Recorded information:
<file path="src/design/mbsd_pkg.sv">
package mbsd_pkg;

    // Fixed field, history and bus widths
    localparam int FIELD_W = 8;
    localparam int HIST_W  = 8;
    localparam int ADDR_W  = 4;
    localparam int DATA_W  = 32;

    // Register indexes (byte address 4*i)
    localparam logic [1:0] REG_ENABLE    = 2'd0;
    localparam logic [1:0] REG_LOW_SENSE = 2'd1;
    localparam logic [1:0] REG_PATTERN   = 2'd2;

    // History patterns and solid reload values
    localparam logic [HIST_W-1:0] PAT_HI     = 8'hC0;
    localparam logic [HIST_W-1:0] PAT_LO     = 8'h07;
    localparam logic [HIST_W-1:0] SOLID_HIGH = 8'hFF;
    localparam logic [HIST_W-1:0] SOLID_LOW  = 8'h00;
    localparam logic [HIST_W-1:0] PAT_MASK_RST = 8'hC7;

    // Current configuration
    typedef struct packed {
        logic [FIELD_W-1:0] enable;
        logic [FIELD_W-1:0] low_sense;
        logic [FIELD_W-1:0] pattern;
    } t_cfg;

    // Side effects of a configuration write
    typedef struct packed {
        logic               reload;
        logic [FIELD_W-1:0] fresh;
        logic [FIELD_W-1:0] reload_low;
    } t_cfg_wr;

    // Per-lane control bits
    typedef struct packed {
        logic step;
        logic enable;
        logic low_sense;
        logic reload;
        logic reload_low;
        logic fresh;
    } t_lane_ctl;

    // Per-lane findings
    typedef struct packed {
        logic press;
        logic release_ev;
        logic held;
    } t_lane_evt;

endpackage

</file>
<file path="src/design/mbsd_if.sv">
interface mbsd_in_if import mbsd_pkg::*; ();
    logic               valid;
    logic               ready;
    logic [FIELD_W-1:0] raw_levels;
    logic [FIELD_W-1:0] ack_pressed;
    logic [FIELD_W-1:0] ack_released;

    modport source (output valid, output raw_levels, output ack_pressed,
                    output ack_released, input ready);
    modport sink   (input valid, input raw_levels, input ack_pressed,
                    input ack_released, output ready);
endinterface

interface mbsd_out_if import mbsd_pkg::*; ();
    logic               valid;
    logic               ready;
    logic [FIELD_W-1:0] held_now;
    logic [FIELD_W-1:0] pressed_pending;
    logic [FIELD_W-1:0] released_pending;

    modport source (output valid, output held_now, output pressed_pending,
                    output released_pending, input ready);
    modport sink   (input valid, input held_now, input pressed_pending,
                    input released_pending, output ready);
endinterface

</file>
<file path="src/design/mbsd_cfg.sv">
module mbsd_cfg import mbsd_pkg::*; (
    input  logic              i_clk,
    input  logic              i_rst_n,
    input  logic              psel,
    input  logic              penable,
    input  logic              pwrite,
    input  logic [ADDR_W-1:0] paddr,
    input  logic [DATA_W-1:0] pwdata,
    output logic [DATA_W-1:0] prdata,
    output t_cfg              o_cfg,
    output t_cfg_wr           o_wr
);

    logic [FIELD_W-1:0] r_enable, n_enable;
    logic [FIELD_W-1:0] r_low_sense, n_low_sense;
    logic [FIELD_W-1:0] r_pattern, n_pattern;
    logic [1:0]         w_idx;
    logic [FIELD_W-1:0] w_val;
    logic               w_wr;

    assign w_idx = paddr[3:2];
    assign w_val = pwdata[FIELD_W-1:0];
    assign w_wr  = psel & penable & pwrite;

    // Register writes and their side effects
    always_comb begin
        n_enable        = r_enable;
        n_low_sense     = r_low_sense;
        n_pattern       = r_pattern;
        o_wr.reload     = 1'b0;
        o_wr.fresh      = '0;
        if (w_wr) begin
            case (w_idx)
                REG_ENABLE: begin
                    n_enable    = w_val;
                    o_wr.fresh  = w_val & ~r_enable;
                    o_wr.reload = 1'b1;
                end
                REG_LOW_SENSE: begin
                    n_low_sense = w_val;
                    o_wr.reload = 1'b1;
                end
                REG_PATTERN: begin
                    n_pattern   = w_val;
                    o_wr.reload = 1'b1;
                end
                default: ;
            endcase
        end
        o_wr.reload_low = n_low_sense;
    end

    always_ff @(posedge i_clk) begin
        if (!i_rst_n) begin
            r_enable    <= '0;
            r_low_sense <= '0;
            r_pattern   <= PAT_MASK_RST;
        end else begin
            r_enable    <= n_enable;
            r_low_sense <= n_low_sense;
            r_pattern   <= n_pattern;
        end
    end

    // Read-back
    always_comb begin
        prdata = '0;
        case (w_idx)
            REG_ENABLE:    prdata[FIELD_W-1:0] = r_enable;
            REG_LOW_SENSE: prdata[FIELD_W-1:0] = r_low_sense;
            REG_PATTERN:   prdata[FIELD_W-1:0] = r_pattern;
            default:       prdata = '0;
        endcase
    end

    assign o_cfg.enable    = r_enable;
    assign o_cfg.low_sense = r_low_sense;
    assign o_cfg.pattern   = r_pattern;

endmodule

</file>
<file path="src/design/mbsd_lane.sv">
module mbsd_lane import mbsd_pkg::*; (
    input  logic              i_clk,
    input  logic              i_rst_n,
    input  t_lane_ctl         i_ctl,
    input  logic [HIST_W-1:0] i_pattern,
    input  logic              i_raw,
    output t_lane_evt         o_evt
);

    logic [HIST_W-1:0] r_hist, n_hist;
    logic              r_held, n_held;
    logic [HIST_W-1:0] w_shift, w_masked, w_press_pat, w_rel_pat;

    assign w_shift     = {r_hist[HIST_W-2:0], i_raw};
    assign w_masked    = w_shift & i_pattern;
    assign w_press_pat = i_ctl.low_sense ? PAT_HI : PAT_LO;
    assign w_rel_pat   = i_ctl.low_sense ? PAT_LO : PAT_HI;

    // Shift, compare and hysteresis reload
    always_comb begin
        n_hist           = r_hist;
        n_held           = r_held;
        o_evt.press      = 1'b0;
        o_evt.release_ev = 1'b0;
        if (i_ctl.reload) begin
            n_hist = i_ctl.reload_low ? SOLID_HIGH : SOLID_LOW;
            if (i_ctl.fresh) begin
                n_held = 1'b0;
            end
        end else if (i_ctl.step && i_ctl.enable) begin
            n_hist = w_shift;
            if (w_masked == w_press_pat && !r_held) begin
                n_held      = 1'b1;
                o_evt.press = 1'b1;
                n_hist      = i_ctl.low_sense ? SOLID_LOW : SOLID_HIGH;
            end else if (w_masked == w_rel_pat && r_held) begin
                n_held           = 1'b0;
                o_evt.release_ev = 1'b1;
                n_hist           = i_ctl.low_sense ? SOLID_HIGH : SOLID_LOW;
            end
        end
        o_evt.held = n_held;
    end

    always_ff @(posedge i_clk) begin
        if (!i_rst_n) begin
            r_hist <= SOLID_LOW;
            r_held <= 1'b0;
        end else begin
            r_hist <= n_hist;
            r_held <= n_held;
        end
    end

endmodule

</file>
<file path="src/design/mbsd_merge.sv">
module mbsd_merge import mbsd_pkg::*; #(
    parameter int LANES = 8
) (
    input  logic               i_clk,
    input  logic               i_rst_n,
    input  logic               i_step,
    input  t_lane_evt          i_evt [LANES],
    input  logic [FIELD_W-1:0] i_ack_pressed,
    input  logic [FIELD_W-1:0] i_ack_released,
    input  logic [FIELD_W-1:0] i_fresh,
    input  logic               i_out_ready,
    output logic               o_in_ready,
    output logic               o_out_valid,
    output logic [FIELD_W-1:0] o_held_now,
    output logic [FIELD_W-1:0] o_pressed_pending,
    output logic [FIELD_W-1:0] o_released_pending
);

    logic [LANES-1:0]   r_pressed, n_pressed;
    logic [LANES-1:0]   r_released, n_released;
    logic [LANES-1:0]   w_press, w_rel, w_held;
    logic [FIELD_W-1:0] w_held_full, w_press_full, w_rel_full;
    logic               r_valid;
    logic [FIELD_W-1:0] r_held_out, r_press_out, r_rel_out;

    // Gather lane findings
    always_comb begin
        for (int i = 0; i < LANES; i++) begin
            w_press[i] = i_evt[i].press;
            w_rel[i]   = i_evt[i].release_ev;
            w_held[i]  = i_evt[i].held;
        end
    end

    // On a step, acknowledges clear first and new events set afterwards; else fresh lanes clear
    always_comb begin
        n_pressed  = r_pressed;
        n_released = r_released;
        if (i_step) begin
            n_pressed  = (r_pressed & ~i_ack_pressed[LANES-1:0]) | w_press;
            n_released = (r_released & ~i_ack_released[LANES-1:0]) | w_rel;
        end else begin
            n_pressed  = r_pressed & ~i_fresh[LANES-1:0];
            n_released = r_released & ~i_fresh[LANES-1:0];
        end
    end

    // Unused lanes read as zero
    always_comb begin
        w_held_full  = '0;
        w_press_full = '0;
        w_rel_full   = '0;
        w_held_full[LANES-1:0]  = w_held;
        w_press_full[LANES-1:0] = n_pressed;
        w_rel_full[LANES-1:0]   = n_released;
    end

    always_ff @(posedge i_clk) begin
        if (!i_rst_n) begin
            r_pressed  <= '0;
            r_released <= '0;
            r_valid    <= 1'b0;
        end else begin
            r_pressed  <= n_pressed;
            r_released <= n_released;
            if (i_step) begin
                r_valid <= 1'b1;
            end else if (i_out_ready) begin
                r_valid <= 1'b0;
            end
        end
    end

    // Result register payload
    always_ff @(posedge i_clk) begin
        if (i_step) begin
            r_held_out  <= w_held_full;
            r_press_out <= w_press_full;
            r_rel_out   <= w_rel_full;
        end
    end

    assign o_in_ready         = ~r_valid | i_out_ready;
    assign o_out_valid        = r_valid;
    assign o_held_now         = r_held_out;
    assign o_pressed_pending  = r_press_out;
    assign o_released_pending = r_rel_out;

endmodule

</file>
<file path="src/design/multi_button_shift_debouncer.sv">
// The result of an accepted sample transaction is registered in the result register.
// Throughput: one sample per cycle while results are taken; each lane's shift and compare
// is one stage, and the result register takes a new result when empty or the old one is taken.
// Reset (synchronous, active low): histories and held/pending flags clear,
// lanes disabled, all lanes active-high, pattern mask 0xC7, no result pending.
module multi_button_shift_debouncer import mbsd_pkg::*; #(
    parameter int BUTTONS = 8
) (
    input  logic              i_clk,
    input  logic              i_rst_n,
    mbsd_in_if.sink           i_in_if,
    mbsd_out_if.source        o_out_if,
    input  logic              psel,
    input  logic              penable,
    input  logic              pwrite,
    input  logic [ADDR_W-1:0] paddr,
    input  logic [DATA_W-1:0] pwdata,
    output logic [DATA_W-1:0] prdata,
    output logic              pready
);

    localparam int LANES = (BUTTONS < FIELD_W) ? BUTTONS : FIELD_W;
    localparam logic [FIELD_W-1:0] LANE_MASK = FIELD_W'((1 << LANES) - 1);

    t_cfg      w_cfg;
    t_cfg_wr   w_wr;
    t_lane_evt w_evt [LANES];
    logic      w_step;
    logic      w_in_ready;

    assign pready         = 1'b1;
    assign w_step         = i_in_if.valid & w_in_ready;
    assign i_in_if.ready  = w_in_ready;

    // Configuration registers
    mbsd_cfg u_cfg (
        .i_clk   (i_clk),
        .i_rst_n (i_rst_n),
        .psel    (psel),
        .penable (penable),
        .pwrite  (pwrite),
        .paddr   (paddr),
        .pwdata  (pwdata),
        .prdata  (prdata),
        .o_cfg   (w_cfg),
        .o_wr    (w_wr)
    );

    // One debounce lane per button, at most FIELD_W lanes
    for (genvar g = 0; g < LANES; g++) begin : g_lane
        t_lane_ctl w_ctl;
        assign w_ctl.step       = w_step;
        assign w_ctl.enable     = w_cfg.enable[g];
        assign w_ctl.low_sense  = w_cfg.low_sense[g];
        assign w_ctl.reload     = w_wr.reload;
        assign w_ctl.reload_low = w_wr.reload_low[g];
        assign w_ctl.fresh      = w_wr.fresh[g];

        mbsd_lane u_lane (
            .i_clk     (i_clk),
            .i_rst_n   (i_rst_n),
            .i_ctl     (w_ctl),
            .i_pattern (w_cfg.pattern),
            .i_raw     (i_in_if.raw_levels[g]),
            .o_evt     (w_evt[g])
        );
    end

    // Flag merge and result register
    mbsd_merge #(
        .LANES (LANES)
    ) u_merge (
        .i_clk              (i_clk),
        .i_rst_n            (i_rst_n),
        .i_step             (w_step),
        .i_evt              (w_evt),
        .i_ack_pressed      (i_in_if.ack_pressed),
        .i_ack_released     (i_in_if.ack_released),
        .i_fresh            (w_wr.fresh),
        .i_out_ready        (o_out_if.ready),
        .o_in_ready         (w_in_ready),
        .o_out_valid        (o_out_if.valid),
        .o_held_now         (o_out_if.held_now),
        .o_pressed_pending  (o_out_if.pressed_pending),
        .o_released_pending (o_out_if.released_pending)
    );

    // Checks
    a_result_follows: assert property (@(posedge i_clk) disable iff (!i_rst_n)
        w_step |=> o_out_if.valid)
        else $error("accepted sample produced no result");

    a_no_overwrite: assert property (@(posedge i_clk) disable iff (!i_rst_n)
        !(w_step && o_out_if.valid && !o_out_if.ready))
        else $error("sample accepted over an untaken result");

    a_unused_lanes: assert property (@(posedge i_clk) disable iff (!i_rst_n)
        o_out_if.valid |-> (((o_out_if.held_now | o_out_if.pressed_pending
            | o_out_if.released_pending) & ~LANE_MASK) == '0))
        else $error("unused lane reported activity");

endmodule

</file>
<file path="src/flat_wrapper.sv">
// flat-port wrapper written by rule: the top's interface ports become plain ports
module multi_button_shift_debouncer_flat import mbsd_pkg::*;
#(
    parameter int BUTTONS = 8
)
  (i_clk, i_rst_n, psel, penable, pwrite, paddr, pwdata, prdata, pready, i_in_if_valid, i_in_if_raw_levels, i_in_if_ack_pressed, i_in_if_ack_released, i_in_if_ready, o_out_if_valid, o_out_if_held_now, o_out_if_pressed_pending, o_out_if_released_pending, o_out_if_ready);
  mbsd_in_if i_in_if_i ();
  mbsd_out_if o_out_if_i ();
  input  logic i_clk;
  input  logic i_rst_n;
  input  logic psel;
  input  logic penable;
  input  logic pwrite;
  input  logic [ADDR_W-1:0] paddr;
  input  logic [DATA_W-1:0] pwdata;
  output logic [DATA_W-1:0] prdata;
  output logic pready;
  input wire logic [$bits(i_in_if_i.valid)-1:0] i_in_if_valid;
  input wire logic [$bits(i_in_if_i.raw_levels)-1:0] i_in_if_raw_levels;
  input wire logic [$bits(i_in_if_i.ack_pressed)-1:0] i_in_if_ack_pressed;
  input wire logic [$bits(i_in_if_i.ack_released)-1:0] i_in_if_ack_released;
  output wire logic [$bits(i_in_if_i.ready)-1:0] i_in_if_ready;
  output wire logic [$bits(o_out_if_i.valid)-1:0] o_out_if_valid;
  output wire logic [$bits(o_out_if_i.held_now)-1:0] o_out_if_held_now;
  output wire logic [$bits(o_out_if_i.pressed_pending)-1:0] o_out_if_pressed_pending;
  output wire logic [$bits(o_out_if_i.released_pending)-1:0] o_out_if_released_pending;
  input wire logic [$bits(o_out_if_i.ready)-1:0] o_out_if_ready;
  assign i_in_if_i.valid = i_in_if_valid;
  assign i_in_if_i.raw_levels = i_in_if_raw_levels;
  assign i_in_if_i.ack_pressed = i_in_if_ack_pressed;
  assign i_in_if_i.ack_released = i_in_if_ack_released;
  assign i_in_if_ready = i_in_if_i.ready;
  assign o_out_if_valid = o_out_if_i.valid;
  assign o_out_if_held_now = o_out_if_i.held_now;
  assign o_out_if_pressed_pending = o_out_if_i.pressed_pending;
  assign o_out_if_released_pending = o_out_if_i.released_pending;
  assign o_out_if_i.ready = o_out_if_ready;
  multi_button_shift_debouncer #(.BUTTONS(BUTTONS)) u_core (.i_clk(i_clk), .i_rst_n(i_rst_n), .i_in_if(i_in_if_i), .o_out_if(o_out_if_i), .psel(psel), .penable(penable), .pwrite(pwrite), .paddr(paddr), .pwdata(pwdata), .prdata(prdata), .pready(pready));
endmodule
</file>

Exercise details:
Set down exactly the lines that begin the records and continue through the line bearing "logic [FIELD_W-1:0] fresh;"; include both ends.

Response box:
<file path="src/design/mbsd_pkg.sv">
package mbsd_pkg;

    // Fixed field, history and bus widths
    localparam int FIELD_W = 8;
    localparam int HIST_W  = 8;
    localparam int ADDR_W  = 4;
    localparam int DATA_W  = 32;

    // Register indexes (byte address 4*i)
    localparam logic [1:0] REG_ENABLE    = 2'd0;
    localparam logic [1:0] REG_LOW_SENSE = 2'd1;
    localparam logic [1:0] REG_PATTERN   = 2'd2;

    // History patterns and solid reload values
    localparam logic [HIST_W-1:0] PAT_HI     = 8'hC0;
    localparam logic [HIST_W-1:0] PAT_LO     = 8'h07;
    localparam logic [HIST_W-1:0] SOLID_HIGH = 8'hFF;
    localparam logic [HIST_W-1:0] SOLID_LOW  = 8'h00;
    localparam logic [HIST_W-1:0] PAT_MASK_RST = 8'hC7;

    // Current configuration
    typedef struct packed {
        logic [FIELD_W-1:0] enable;
        logic [FIELD_W-1:0] low_sense;
        logic [FIELD_W-1:0] pattern;
    } t_cfg;

    // Side effects of a configuration write
    typedef struct packed {
        logic               reload;
        logic [FIELD_W-1:0] fresh;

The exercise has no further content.